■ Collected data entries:
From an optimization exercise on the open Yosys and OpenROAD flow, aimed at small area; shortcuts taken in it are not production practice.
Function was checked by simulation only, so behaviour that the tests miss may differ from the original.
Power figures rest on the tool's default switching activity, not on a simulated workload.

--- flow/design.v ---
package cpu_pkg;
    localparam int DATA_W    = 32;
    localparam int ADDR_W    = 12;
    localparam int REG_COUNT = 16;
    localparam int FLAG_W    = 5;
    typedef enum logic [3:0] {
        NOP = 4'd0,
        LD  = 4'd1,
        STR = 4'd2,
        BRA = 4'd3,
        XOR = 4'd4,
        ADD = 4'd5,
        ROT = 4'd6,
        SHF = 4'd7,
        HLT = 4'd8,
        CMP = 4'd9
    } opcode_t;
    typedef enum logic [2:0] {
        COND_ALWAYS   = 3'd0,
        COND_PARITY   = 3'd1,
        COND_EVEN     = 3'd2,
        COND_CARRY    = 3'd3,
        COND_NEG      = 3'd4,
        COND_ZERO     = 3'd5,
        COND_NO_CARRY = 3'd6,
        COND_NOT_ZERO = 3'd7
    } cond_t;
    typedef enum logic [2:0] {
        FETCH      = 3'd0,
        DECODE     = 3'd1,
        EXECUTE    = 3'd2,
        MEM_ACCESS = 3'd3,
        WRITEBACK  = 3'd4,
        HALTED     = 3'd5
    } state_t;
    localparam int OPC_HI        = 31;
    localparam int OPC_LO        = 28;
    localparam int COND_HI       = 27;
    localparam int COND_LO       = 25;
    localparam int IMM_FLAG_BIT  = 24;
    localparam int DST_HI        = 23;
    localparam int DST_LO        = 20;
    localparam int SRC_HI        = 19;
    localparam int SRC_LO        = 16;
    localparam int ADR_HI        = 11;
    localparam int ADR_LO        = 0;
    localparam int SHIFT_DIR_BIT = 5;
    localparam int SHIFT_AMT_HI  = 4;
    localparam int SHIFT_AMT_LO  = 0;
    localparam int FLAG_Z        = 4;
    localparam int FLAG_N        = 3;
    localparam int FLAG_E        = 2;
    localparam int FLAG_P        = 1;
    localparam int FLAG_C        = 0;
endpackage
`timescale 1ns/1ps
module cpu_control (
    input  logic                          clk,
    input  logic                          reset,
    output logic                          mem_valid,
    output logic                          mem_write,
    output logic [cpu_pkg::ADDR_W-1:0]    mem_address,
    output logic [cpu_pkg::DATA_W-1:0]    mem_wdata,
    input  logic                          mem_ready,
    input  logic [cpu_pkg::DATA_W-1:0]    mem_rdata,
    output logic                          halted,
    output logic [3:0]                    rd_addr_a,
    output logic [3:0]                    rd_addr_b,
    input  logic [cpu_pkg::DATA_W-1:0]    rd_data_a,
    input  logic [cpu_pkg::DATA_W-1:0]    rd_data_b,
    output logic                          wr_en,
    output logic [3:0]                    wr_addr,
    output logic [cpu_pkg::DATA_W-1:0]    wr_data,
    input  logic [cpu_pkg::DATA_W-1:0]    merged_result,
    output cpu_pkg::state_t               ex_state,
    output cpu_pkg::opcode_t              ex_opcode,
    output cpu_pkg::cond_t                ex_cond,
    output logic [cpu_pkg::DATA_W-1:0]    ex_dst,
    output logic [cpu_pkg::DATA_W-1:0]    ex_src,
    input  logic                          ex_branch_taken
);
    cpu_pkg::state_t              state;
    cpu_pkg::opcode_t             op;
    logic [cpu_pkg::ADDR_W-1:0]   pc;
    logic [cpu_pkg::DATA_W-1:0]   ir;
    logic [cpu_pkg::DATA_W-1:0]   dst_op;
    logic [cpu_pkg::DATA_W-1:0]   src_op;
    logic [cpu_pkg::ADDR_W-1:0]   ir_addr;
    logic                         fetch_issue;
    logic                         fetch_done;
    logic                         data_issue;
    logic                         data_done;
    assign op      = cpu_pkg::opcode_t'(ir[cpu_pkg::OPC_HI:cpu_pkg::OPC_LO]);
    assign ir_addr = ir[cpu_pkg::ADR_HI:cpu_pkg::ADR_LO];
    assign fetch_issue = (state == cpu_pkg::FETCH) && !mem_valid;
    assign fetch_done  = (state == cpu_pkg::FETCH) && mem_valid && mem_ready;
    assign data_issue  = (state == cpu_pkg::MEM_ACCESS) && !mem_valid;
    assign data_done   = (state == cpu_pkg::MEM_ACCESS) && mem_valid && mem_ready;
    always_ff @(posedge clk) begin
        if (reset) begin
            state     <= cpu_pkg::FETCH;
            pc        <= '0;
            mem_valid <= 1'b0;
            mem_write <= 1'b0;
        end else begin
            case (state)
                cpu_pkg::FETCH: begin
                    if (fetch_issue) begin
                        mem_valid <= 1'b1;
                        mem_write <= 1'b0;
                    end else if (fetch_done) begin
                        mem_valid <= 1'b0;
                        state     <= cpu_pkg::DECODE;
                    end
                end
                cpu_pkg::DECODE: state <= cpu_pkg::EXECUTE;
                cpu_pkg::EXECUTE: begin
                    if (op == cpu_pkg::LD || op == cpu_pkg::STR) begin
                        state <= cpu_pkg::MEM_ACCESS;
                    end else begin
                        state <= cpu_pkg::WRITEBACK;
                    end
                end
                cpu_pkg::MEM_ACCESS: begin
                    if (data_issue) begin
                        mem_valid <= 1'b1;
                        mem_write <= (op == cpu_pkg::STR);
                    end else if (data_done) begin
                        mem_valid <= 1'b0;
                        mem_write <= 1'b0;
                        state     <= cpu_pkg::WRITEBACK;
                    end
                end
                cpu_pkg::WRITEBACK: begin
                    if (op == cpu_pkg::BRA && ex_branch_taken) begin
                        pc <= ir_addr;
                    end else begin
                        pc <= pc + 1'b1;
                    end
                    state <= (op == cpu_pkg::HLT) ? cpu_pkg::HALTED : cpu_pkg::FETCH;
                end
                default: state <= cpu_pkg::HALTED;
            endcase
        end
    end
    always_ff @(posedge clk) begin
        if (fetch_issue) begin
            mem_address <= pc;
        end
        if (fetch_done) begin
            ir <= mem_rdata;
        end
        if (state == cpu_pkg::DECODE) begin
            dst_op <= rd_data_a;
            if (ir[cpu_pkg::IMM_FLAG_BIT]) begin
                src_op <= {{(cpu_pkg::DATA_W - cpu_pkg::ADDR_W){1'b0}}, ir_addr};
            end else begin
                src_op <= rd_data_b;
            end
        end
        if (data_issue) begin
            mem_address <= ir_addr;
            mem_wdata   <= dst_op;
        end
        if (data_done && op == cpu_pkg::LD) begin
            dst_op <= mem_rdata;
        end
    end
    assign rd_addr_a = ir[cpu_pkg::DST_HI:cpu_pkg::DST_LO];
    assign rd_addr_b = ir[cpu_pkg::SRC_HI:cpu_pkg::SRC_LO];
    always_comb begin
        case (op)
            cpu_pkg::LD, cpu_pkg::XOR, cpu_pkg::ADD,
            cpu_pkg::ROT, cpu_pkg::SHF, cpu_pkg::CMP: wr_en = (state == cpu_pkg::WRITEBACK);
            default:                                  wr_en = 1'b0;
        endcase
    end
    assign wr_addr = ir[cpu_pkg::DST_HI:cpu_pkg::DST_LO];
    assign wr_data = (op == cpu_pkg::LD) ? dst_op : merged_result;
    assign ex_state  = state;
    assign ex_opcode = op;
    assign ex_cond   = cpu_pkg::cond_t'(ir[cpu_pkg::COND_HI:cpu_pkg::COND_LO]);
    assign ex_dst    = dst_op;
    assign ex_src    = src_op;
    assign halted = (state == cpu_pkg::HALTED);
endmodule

■ TASK DETAILS: Using the data above, return each line exactly as written.

■ EXERCISE ANSWER:
From an optimization exercise on the open Yosys and OpenROAD flow, aimed at small area; shortcuts taken in it are not production practice.
Function was checked by simulation only, so behaviour that the tests miss may differ from the original.
Power figures rest on the tool's default switching activity, not on a simulated workload.

--- flow/design.v ---
package cpu_pkg;
    localparam int DATA_W    = 32;
    localparam int ADDR_W    = 12;
    localparam int REG_COUNT = 16;
    localparam int FLAG_W    = 5;
    typedef enum logic [3:0] {
        NOP = 4'd0,
        LD  = 4'd1,
        STR = 4'd2,
        BRA = 4'd3,
        XOR = 4'd4,
        ADD = 4'd5,
        ROT = 4'd6,
        SHF = 4'd7,
        HLT = 4'd8,
        CMP = 4'd9
    } opcode_t;
    typedef enum logic [2:0] {
        COND_ALWAYS   = 3'd0,
        COND_PARITY   = 3'd1,
        COND_EVEN     = 3'd2,
        COND_CARRY    = 3'd3,
        COND_NEG      = 3'd4,
        COND_ZERO     = 3'd5,
        COND_NO_CARRY = 3'd6,
        COND_NOT_ZERO = 3'd7
    } cond_t;
    typedef enum logic [2:0] {
        FETCH      = 3'd0,
        DECODE     = 3'd1,
        EXECUTE    = 3'd2,
        MEM_ACCESS = 3'd3,
        WRITEBACK  = 3'd4,
        HALTED     = 3'd5
    } state_t;
    localparam int OPC_HI        = 31;
    localparam int OPC_LO        = 28;
    localparam int COND_HI       = 27;
    localparam int COND_LO       = 25;
    localparam int IMM_FLAG_BIT  = 24;
    localparam int DST_HI        = 23;
    localparam int DST_LO        = 20;
    localparam int SRC_HI        = 19;
    localparam int SRC_LO        = 16;
    localparam int ADR_HI        = 11;
    localparam int ADR_LO        = 0;
    localparam int SHIFT_DIR_BIT = 5;
    localparam int SHIFT_AMT_HI  = 4;
    localparam int SHIFT_AMT_LO  = 0;
    localparam int FLAG_Z        = 4;
    localparam int FLAG_N        = 3;
    localparam int FLAG_E        = 2;
    localparam int FLAG_P        = 1;
    localparam int FLAG_C        = 0;
endpackage
`timescale 1ns/1ps
module cpu_control (
    input  logic                          clk,
    input  logic                          reset,
    output logic                          mem_valid,
    output logic                          mem_write,
    output logic [cpu_pkg::ADDR_W-1:0]    mem_address,
    output logic [cpu_pkg::DATA_W-1:0]    mem_wdata,
    input  logic                          mem_ready,
    input  logic [cpu_pkg::DATA_W-1:0]    mem_rdata,
    output logic                          halted,
    output logic [3:0]                    rd_addr_a,
    output logic [3:0]                    rd_addr_b,
    input  logic [cpu_pkg::DATA_W-1:0]    rd_data_a,
    input  logic [cpu_pkg::DATA_W-1:0]    rd_data_b,
    output logic                          wr_en,
    output logic [3:0]                    wr_addr,
    output logic [cpu_pkg::DATA_W-1:0]    wr_data,
    input  logic [cpu_pkg::DATA_W-1:0]    merged_result,
    output cpu_pkg::state_t               ex_state,
    output cpu_pkg::opcode_t              ex_opcode,
    output cpu_pkg::cond_t                ex_cond,
    output logic [cpu_pkg::DATA_W-1:0]    ex_dst,
    output logic [cpu_pkg::DATA_W-1:0]    ex_src,
    input  logic                          ex_branch_taken
);
    cpu_pkg::state_t              state;
    cpu_pkg::opcode_t             op;
    logic [cpu_pkg::ADDR_W-1:0]   pc;
    logic [cpu_pkg::DATA_W-1:0]   ir;
    logic [cpu_pkg::DATA_W-1:0]   dst_op;
    logic [cpu_pkg::DATA_W-1:0]   src_op;
    logic [cpu_pkg::ADDR_W-1:0]   ir_addr;
    logic                         fetch_issue;
    logic                         fetch_done;
    logic                         data_issue;
    logic                         data_done;
    assign op      = cpu_pkg::opcode_t'(ir[cpu_pkg::OPC_HI:cpu_pkg::OPC_LO]);
    assign ir_addr = ir[cpu_pkg::ADR_HI:cpu_pkg::ADR_LO];
    assign fetch_issue = (state == cpu_pkg::FETCH) && !mem_valid;
    assign fetch_done  = (state == cpu_pkg::FETCH) && mem_valid && mem_ready;
    assign data_issue  = (state == cpu_pkg::MEM_ACCESS) && !mem_valid;
    assign data_done   = (state == cpu_pkg::MEM_ACCESS) && mem_valid && mem_ready;
    always_ff @(posedge clk) begin
        if (reset) begin
            state     <= cpu_pkg::FETCH;
            pc        <= '0;
            mem_valid <= 1'b0;
            mem_write <= 1'b0;
        end else begin
            case (state)
                cpu_pkg::FETCH: begin
                    if (fetch_issue) begin
                        mem_valid <= 1'b1;
                        mem_write <= 1'b0;
                    end else if (fetch_done) begin
                        mem_valid <= 1'b0;
                        state     <= cpu_pkg::DECODE;
                    end
                end
                cpu_pkg::DECODE: state <= cpu_pkg::EXECUTE;
                cpu_pkg::EXECUTE: begin
                    if (op == cpu_pkg::LD || op == cpu_pkg::STR) begin
                        state <= cpu_pkg::MEM_ACCESS;
                    end else begin
                        state <= cpu_pkg::WRITEBACK;
                    end
                end
                cpu_pkg::MEM_ACCESS: begin
                    if (data_issue) begin
                        mem_valid <= 1'b1;
                        mem_write <= (op == cpu_pkg::STR);
                    end else if (data_done) begin
                        mem_valid <= 1'b0;
                        mem_write <= 1'b0;
                        state     <= cpu_pkg::WRITEBACK;
                    end
                end
                cpu_pkg::WRITEBACK: begin
                    if (op == cpu_pkg::BRA && ex_branch_taken) begin
                        pc <= ir_addr;
                    end else begin
                        pc <= pc + 1'b1;
                    end
                    state <= (op == cpu_pkg::HLT) ? cpu_pkg::HALTED : cpu_pkg::FETCH;
                end
                default: state <= cpu_pkg::HALTED;
            endcase
        end
    end
    always_ff @(posedge clk) begin
        if (fetch_issue) begin
            mem_address <= pc;
        end
        if (fetch_done) begin
            ir <= mem_rdata;
        end
        if (state == cpu_pkg::DECODE) begin
            dst_op <= rd_data_a;
            if (ir[cpu_pkg::IMM_FLAG_BIT]) begin
                src_op <= {{(cpu_pkg::DATA_W - cpu_pkg::ADDR_W){1'b0}}, ir_addr};
            end else begin
                src_op <= rd_data_b;
            end
        end
        if (data_issue) begin
            mem_address <= ir_addr;
            mem_wdata   <= dst_op;
        end
        if (data_done && op == cpu_pkg::LD) begin
            dst_op <= mem_rdata;
        end
    end
    assign rd_addr_a = ir[cpu_pkg::DST_HI:cpu_pkg::DST_LO];
    assign rd_addr_b = ir[cpu_pkg::SRC_HI:cpu_pkg::SRC_LO];
    always_comb begin
        case (op)
            cpu_pkg::LD, cpu_pkg::XOR, cpu_pkg::ADD,
            cpu_pkg::ROT, cpu_pkg::SHF, cpu_pkg::CMP: wr_en = (state == cpu_pkg::WRITEBACK);
            default:                                  wr_en = 1'b0;
        endcase
    end
    assign wr_addr = ir[cpu_pkg::DST_HI:cpu_pkg::DST_LO];
    assign wr_data = (op == cpu_pkg::LD) ? dst_op : merged_result;
    assign ex_state  = state;
    assign ex_opcode = op;
    assign ex_cond   = cpu_pkg::cond_t'(ir[cpu_pkg::COND_HI:cpu_pkg::COND_LO]);
    assign ex_dst    = dst_op;
    assign ex_src    = src_op;
    assign halted = (state == cpu_pkg::HALTED);
endmodule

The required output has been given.